Records drawn from a dataset
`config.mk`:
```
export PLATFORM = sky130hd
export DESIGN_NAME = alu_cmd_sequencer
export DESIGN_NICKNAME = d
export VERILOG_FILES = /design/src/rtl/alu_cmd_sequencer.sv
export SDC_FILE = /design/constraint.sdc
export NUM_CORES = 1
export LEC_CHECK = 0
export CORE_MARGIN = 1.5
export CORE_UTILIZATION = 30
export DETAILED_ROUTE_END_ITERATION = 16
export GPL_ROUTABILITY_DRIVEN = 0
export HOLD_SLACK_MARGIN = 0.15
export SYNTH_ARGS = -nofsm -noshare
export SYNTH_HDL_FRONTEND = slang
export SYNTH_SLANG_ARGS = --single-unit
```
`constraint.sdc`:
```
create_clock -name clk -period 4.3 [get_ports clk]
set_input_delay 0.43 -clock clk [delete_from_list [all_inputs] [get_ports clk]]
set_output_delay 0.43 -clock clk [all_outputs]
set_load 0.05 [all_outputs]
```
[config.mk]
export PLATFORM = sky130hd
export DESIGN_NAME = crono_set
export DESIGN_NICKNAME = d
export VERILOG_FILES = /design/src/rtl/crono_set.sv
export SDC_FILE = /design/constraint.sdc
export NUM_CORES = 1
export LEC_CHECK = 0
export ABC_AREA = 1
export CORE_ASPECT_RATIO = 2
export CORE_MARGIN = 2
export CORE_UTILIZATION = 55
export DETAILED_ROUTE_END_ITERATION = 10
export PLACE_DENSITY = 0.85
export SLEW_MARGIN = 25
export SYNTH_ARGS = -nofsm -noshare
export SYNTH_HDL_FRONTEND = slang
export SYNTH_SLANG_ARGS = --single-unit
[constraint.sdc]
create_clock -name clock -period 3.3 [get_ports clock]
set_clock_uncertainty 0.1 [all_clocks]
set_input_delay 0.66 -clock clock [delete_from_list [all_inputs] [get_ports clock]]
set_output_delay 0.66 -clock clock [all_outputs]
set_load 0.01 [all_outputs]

==

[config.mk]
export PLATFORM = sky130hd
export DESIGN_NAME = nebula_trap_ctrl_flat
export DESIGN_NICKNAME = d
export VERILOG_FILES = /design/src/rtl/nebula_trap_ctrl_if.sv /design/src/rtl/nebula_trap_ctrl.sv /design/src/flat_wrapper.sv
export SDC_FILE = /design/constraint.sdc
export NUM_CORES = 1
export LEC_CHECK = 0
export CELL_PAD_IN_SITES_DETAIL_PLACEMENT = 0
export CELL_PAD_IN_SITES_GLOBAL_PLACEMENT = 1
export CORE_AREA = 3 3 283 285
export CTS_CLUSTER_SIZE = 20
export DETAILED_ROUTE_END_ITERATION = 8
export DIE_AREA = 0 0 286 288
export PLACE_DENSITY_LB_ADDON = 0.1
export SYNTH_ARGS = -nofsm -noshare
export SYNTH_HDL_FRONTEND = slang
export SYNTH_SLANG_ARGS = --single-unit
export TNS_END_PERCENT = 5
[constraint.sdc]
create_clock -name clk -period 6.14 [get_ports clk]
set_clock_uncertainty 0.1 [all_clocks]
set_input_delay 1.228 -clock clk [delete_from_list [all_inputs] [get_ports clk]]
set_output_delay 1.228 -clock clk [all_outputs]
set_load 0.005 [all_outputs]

---

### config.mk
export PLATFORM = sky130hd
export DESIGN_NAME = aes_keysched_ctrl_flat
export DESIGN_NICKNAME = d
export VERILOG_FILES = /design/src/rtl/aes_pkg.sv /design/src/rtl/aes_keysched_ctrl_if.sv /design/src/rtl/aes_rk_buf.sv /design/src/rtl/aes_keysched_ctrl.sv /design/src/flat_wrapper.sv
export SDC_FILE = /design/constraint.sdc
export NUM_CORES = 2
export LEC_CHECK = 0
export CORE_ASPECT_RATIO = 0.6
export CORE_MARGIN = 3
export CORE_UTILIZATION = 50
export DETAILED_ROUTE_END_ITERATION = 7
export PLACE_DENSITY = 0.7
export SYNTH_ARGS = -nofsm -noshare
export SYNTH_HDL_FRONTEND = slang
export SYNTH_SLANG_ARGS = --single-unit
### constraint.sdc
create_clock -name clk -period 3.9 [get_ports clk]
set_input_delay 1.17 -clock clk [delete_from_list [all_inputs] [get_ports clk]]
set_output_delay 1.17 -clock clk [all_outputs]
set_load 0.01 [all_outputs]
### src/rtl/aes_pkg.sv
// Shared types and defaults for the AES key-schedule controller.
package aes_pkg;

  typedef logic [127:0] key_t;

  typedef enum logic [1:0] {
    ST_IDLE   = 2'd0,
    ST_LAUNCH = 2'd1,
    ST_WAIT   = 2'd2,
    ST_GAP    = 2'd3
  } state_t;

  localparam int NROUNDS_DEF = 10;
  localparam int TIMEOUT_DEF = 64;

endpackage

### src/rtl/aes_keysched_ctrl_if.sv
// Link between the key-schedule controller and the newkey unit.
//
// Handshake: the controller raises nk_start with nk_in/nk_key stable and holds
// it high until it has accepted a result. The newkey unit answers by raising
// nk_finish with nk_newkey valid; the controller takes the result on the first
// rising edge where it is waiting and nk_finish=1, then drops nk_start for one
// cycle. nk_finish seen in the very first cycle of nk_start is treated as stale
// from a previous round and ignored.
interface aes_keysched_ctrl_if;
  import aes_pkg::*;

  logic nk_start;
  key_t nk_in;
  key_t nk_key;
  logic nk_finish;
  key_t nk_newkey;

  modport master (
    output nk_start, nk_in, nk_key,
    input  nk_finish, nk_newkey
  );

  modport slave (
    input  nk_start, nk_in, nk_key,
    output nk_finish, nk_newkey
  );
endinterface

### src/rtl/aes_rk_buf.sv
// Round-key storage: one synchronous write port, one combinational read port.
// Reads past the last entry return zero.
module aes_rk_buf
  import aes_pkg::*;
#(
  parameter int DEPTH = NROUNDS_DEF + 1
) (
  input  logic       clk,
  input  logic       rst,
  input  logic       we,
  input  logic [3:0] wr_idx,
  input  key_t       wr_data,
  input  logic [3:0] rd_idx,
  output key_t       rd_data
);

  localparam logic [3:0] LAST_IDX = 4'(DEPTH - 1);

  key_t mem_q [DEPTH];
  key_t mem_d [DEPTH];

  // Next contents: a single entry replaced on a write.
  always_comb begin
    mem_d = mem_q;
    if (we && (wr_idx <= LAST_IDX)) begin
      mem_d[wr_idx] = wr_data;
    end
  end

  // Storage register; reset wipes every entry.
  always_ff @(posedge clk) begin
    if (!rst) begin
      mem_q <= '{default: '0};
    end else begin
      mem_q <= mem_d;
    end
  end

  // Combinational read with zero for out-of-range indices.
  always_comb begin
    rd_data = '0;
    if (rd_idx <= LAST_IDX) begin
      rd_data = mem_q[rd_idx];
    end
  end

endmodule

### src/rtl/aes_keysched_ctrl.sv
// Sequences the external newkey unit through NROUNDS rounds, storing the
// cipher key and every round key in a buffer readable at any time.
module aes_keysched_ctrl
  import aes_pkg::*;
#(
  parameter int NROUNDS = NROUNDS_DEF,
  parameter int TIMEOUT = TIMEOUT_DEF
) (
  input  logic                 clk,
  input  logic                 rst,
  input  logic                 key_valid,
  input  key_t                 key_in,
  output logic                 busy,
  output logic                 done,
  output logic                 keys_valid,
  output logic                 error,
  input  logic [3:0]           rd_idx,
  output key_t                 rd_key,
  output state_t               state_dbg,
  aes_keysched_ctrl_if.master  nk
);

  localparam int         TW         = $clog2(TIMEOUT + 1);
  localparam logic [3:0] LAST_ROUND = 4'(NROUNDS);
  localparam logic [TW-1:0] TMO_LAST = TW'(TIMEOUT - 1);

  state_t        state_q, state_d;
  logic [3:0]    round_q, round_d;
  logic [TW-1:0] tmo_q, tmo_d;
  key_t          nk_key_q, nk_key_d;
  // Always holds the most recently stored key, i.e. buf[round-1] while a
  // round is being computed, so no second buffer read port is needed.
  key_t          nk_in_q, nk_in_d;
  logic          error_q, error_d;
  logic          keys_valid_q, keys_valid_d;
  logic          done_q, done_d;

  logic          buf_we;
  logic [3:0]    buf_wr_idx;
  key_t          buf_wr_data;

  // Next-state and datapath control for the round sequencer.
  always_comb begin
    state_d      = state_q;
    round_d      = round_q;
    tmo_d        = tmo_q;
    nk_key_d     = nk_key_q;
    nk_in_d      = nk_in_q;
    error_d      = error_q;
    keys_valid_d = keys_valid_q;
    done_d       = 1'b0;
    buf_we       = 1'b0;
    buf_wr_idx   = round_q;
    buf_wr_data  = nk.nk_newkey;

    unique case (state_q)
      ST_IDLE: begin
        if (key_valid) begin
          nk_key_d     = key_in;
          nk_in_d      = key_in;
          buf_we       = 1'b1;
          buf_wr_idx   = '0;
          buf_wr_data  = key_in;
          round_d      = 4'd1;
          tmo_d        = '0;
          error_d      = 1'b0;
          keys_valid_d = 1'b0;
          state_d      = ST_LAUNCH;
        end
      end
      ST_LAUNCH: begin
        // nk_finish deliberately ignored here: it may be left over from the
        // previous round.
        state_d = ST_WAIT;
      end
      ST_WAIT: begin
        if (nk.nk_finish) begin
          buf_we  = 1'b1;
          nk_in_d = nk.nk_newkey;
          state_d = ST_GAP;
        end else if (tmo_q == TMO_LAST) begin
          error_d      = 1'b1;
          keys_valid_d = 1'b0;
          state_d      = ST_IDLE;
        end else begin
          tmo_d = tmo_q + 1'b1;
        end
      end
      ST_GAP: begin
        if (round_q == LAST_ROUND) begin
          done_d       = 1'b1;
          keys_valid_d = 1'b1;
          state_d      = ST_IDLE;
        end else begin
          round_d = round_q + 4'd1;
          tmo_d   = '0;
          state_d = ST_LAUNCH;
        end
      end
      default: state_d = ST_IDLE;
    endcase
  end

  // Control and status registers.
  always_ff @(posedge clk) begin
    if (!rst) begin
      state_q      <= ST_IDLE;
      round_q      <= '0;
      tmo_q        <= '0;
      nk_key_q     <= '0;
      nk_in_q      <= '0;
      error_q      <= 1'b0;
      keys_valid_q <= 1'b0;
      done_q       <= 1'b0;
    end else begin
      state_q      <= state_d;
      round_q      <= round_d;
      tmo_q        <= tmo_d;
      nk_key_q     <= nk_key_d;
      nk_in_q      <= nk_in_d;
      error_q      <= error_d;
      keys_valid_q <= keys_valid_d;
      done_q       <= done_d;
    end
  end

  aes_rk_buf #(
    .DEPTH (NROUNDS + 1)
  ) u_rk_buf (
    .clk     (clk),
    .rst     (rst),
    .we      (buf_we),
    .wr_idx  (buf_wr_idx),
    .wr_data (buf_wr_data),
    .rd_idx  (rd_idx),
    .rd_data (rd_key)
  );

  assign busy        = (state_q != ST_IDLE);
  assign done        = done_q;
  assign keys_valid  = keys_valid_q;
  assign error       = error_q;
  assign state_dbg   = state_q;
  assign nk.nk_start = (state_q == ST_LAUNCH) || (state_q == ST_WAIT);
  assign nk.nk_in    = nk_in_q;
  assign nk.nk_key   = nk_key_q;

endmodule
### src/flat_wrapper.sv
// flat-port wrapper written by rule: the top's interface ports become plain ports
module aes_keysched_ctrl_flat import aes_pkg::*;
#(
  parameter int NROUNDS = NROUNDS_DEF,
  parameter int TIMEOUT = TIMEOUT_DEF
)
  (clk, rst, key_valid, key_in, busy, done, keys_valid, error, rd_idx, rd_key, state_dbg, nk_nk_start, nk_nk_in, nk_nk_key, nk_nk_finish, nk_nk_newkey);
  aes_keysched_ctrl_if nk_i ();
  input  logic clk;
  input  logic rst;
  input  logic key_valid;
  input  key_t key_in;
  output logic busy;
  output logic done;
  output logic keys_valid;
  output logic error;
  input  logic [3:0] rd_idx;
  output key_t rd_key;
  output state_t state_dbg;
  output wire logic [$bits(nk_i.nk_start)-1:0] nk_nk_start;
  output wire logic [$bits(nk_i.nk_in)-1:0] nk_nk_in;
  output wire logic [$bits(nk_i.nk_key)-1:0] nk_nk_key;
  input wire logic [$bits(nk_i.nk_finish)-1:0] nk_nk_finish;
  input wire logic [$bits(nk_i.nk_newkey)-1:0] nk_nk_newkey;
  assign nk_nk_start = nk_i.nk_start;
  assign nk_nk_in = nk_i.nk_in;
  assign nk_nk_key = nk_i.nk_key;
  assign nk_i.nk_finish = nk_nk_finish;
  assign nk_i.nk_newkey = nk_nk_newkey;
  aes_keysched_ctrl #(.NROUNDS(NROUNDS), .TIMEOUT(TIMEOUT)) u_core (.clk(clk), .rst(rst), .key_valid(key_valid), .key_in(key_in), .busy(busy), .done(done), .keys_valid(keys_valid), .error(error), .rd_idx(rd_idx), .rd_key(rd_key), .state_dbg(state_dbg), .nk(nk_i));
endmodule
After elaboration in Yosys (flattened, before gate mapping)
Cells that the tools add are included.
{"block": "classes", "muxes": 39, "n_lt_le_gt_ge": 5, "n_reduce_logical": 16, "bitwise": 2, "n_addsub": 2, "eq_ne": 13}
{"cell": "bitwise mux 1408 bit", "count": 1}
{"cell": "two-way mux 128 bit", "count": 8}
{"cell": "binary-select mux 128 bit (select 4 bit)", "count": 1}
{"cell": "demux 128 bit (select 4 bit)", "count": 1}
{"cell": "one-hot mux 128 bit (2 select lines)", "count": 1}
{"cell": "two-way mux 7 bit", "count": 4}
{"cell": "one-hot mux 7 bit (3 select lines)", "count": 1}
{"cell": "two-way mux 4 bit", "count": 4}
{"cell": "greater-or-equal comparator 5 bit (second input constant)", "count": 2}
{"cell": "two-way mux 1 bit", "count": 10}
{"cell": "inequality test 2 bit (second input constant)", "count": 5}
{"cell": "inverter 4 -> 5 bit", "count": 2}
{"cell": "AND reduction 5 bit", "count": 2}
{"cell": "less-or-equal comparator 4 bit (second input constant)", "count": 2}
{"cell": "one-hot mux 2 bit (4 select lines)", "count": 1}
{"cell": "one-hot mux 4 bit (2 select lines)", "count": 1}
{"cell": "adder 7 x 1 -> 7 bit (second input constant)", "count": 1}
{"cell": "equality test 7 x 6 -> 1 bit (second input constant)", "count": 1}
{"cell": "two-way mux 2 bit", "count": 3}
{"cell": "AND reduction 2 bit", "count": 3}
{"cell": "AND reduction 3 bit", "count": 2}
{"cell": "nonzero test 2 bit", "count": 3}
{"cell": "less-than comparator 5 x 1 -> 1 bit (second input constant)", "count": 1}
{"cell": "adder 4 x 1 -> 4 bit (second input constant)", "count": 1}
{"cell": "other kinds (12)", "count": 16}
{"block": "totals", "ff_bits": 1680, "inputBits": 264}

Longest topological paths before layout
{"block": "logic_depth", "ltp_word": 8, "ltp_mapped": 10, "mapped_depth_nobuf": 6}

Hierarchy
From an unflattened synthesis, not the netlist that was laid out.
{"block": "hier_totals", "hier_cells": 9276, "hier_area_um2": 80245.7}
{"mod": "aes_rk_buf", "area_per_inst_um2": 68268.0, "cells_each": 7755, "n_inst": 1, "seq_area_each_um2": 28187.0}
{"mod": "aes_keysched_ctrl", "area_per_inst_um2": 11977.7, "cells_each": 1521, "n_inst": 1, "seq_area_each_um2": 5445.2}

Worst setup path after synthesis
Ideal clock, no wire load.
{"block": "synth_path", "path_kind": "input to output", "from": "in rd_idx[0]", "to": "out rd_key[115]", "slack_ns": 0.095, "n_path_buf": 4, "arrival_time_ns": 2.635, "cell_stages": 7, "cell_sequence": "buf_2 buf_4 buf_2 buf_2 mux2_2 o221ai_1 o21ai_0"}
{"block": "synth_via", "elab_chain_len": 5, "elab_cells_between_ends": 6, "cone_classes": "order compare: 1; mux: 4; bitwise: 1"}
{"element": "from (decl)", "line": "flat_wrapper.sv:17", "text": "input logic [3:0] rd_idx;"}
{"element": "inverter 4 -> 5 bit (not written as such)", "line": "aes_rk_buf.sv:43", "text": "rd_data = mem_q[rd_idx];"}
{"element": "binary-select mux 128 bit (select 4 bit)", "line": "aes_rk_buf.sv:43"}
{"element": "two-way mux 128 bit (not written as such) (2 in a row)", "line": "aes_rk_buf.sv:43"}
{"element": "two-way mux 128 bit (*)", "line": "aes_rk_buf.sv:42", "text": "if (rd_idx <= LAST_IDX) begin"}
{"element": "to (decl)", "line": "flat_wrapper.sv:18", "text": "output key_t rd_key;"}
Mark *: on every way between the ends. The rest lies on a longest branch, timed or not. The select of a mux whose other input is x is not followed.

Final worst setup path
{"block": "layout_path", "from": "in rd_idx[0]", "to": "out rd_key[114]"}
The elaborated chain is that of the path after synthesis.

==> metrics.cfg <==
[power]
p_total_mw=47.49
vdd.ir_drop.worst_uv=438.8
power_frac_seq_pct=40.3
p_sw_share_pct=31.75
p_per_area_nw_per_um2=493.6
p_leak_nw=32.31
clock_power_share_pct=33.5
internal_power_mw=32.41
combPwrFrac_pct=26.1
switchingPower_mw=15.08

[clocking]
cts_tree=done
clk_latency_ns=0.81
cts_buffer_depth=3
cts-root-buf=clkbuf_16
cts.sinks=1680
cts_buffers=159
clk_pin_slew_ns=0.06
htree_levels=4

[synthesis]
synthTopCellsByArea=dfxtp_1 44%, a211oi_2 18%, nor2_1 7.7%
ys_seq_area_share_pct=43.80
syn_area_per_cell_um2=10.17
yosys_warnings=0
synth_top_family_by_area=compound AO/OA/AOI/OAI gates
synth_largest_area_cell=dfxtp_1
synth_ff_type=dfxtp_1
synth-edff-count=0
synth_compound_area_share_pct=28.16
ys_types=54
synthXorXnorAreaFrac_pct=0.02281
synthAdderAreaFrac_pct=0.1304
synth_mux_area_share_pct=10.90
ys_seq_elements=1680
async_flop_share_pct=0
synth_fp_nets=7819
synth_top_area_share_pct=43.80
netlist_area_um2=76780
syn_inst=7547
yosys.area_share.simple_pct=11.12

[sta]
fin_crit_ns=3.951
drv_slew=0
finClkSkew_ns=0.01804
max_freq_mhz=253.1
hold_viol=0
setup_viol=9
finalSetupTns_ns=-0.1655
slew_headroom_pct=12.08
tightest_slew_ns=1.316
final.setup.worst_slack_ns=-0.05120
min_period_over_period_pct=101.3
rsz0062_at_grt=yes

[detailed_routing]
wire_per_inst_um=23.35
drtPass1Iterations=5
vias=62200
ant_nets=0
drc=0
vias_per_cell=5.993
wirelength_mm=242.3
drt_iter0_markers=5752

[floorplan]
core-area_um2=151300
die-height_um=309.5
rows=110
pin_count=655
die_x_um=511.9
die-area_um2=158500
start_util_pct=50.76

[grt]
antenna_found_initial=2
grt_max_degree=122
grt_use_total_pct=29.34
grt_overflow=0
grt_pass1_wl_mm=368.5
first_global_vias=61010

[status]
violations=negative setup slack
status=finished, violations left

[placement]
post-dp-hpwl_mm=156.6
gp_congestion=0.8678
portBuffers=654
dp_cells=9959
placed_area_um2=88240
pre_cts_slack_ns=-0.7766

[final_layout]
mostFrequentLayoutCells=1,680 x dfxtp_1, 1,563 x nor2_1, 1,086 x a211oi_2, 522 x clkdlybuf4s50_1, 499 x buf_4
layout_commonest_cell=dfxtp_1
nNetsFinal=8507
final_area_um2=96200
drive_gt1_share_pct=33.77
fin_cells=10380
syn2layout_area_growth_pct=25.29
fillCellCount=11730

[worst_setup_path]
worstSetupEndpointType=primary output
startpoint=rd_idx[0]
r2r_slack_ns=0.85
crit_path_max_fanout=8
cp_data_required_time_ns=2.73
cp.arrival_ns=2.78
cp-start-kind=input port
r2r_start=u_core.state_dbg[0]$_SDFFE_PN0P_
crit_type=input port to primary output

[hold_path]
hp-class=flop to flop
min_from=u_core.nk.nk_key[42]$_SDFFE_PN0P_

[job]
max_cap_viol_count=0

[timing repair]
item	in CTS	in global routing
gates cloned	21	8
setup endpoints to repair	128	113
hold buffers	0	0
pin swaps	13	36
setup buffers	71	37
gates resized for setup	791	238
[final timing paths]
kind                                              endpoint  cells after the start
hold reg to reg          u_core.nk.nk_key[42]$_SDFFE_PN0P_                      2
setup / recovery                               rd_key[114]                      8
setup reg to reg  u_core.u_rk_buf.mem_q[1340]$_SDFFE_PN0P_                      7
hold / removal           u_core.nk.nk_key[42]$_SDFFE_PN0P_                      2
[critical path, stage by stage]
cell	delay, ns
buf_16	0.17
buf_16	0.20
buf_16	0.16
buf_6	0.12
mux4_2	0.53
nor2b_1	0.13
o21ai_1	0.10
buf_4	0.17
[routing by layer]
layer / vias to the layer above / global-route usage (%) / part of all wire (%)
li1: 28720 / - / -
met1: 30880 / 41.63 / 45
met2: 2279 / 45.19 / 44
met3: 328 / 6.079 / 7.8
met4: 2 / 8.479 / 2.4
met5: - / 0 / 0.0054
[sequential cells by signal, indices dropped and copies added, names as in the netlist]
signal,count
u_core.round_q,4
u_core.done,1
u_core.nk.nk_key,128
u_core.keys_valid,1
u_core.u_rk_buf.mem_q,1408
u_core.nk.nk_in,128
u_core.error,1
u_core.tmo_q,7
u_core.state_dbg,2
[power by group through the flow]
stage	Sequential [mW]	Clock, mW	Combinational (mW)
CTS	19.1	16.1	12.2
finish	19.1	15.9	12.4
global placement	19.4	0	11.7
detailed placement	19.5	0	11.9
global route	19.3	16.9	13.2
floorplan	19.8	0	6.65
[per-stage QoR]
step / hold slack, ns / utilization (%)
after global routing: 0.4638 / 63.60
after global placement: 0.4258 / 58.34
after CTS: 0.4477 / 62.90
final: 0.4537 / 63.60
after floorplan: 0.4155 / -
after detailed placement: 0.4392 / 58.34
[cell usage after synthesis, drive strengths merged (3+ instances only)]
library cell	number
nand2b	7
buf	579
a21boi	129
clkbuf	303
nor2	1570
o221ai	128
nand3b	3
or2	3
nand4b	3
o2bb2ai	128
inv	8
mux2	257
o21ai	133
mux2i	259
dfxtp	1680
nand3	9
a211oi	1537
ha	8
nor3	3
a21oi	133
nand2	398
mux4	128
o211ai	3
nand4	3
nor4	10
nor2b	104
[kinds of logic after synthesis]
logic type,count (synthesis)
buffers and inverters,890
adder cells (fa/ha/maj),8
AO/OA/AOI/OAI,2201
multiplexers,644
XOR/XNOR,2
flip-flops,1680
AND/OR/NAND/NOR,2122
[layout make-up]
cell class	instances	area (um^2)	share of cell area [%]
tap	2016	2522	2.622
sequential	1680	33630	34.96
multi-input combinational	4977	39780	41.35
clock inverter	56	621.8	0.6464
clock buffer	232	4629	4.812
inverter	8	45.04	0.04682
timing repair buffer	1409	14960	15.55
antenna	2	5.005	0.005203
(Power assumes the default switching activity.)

Work task | Starting with the line above that holds "[detailed_routing]" and stopping with the line that holds "mostFrequentLayoutCells=1,680 x dfxtp_1, 1,563", reproduce each line exactly, omitting all other lines.

Output of the exercise |
[detailed_routing]
wire_per_inst_um=23.35
drtPass1Iterations=5
vias=62200
ant_nets=0
drc=0
vias_per_cell=5.993
wirelength_mm=242.3
drt_iter0_markers=5752

[floorplan]
core-area_um2=151300
die-height_um=309.5
rows=110
pin_count=655
die_x_um=511.9
die-area_um2=158500
start_util_pct=50.76

[grt]
antenna_found_initial=2
grt_max_degree=122
grt_use_total_pct=29.34
grt_overflow=0
grt_pass1_wl_mm=368.5
first_global_vias=61010

[status]
violations=negative setup slack
status=finished, violations left

[placement]
post-dp-hpwl_mm=156.6
gp_congestion=0.8678
portBuffers=654
dp_cells=9959
placed_area_um2=88240
pre_cts_slack_ns=-0.7766

[final_layout]
mostFrequentLayoutCells=1,680 x dfxtp_1, 1,563 x nor2_1, 1,086 x a211oi_2, 522 x clkdlybuf4s50_1, 499 x buf_4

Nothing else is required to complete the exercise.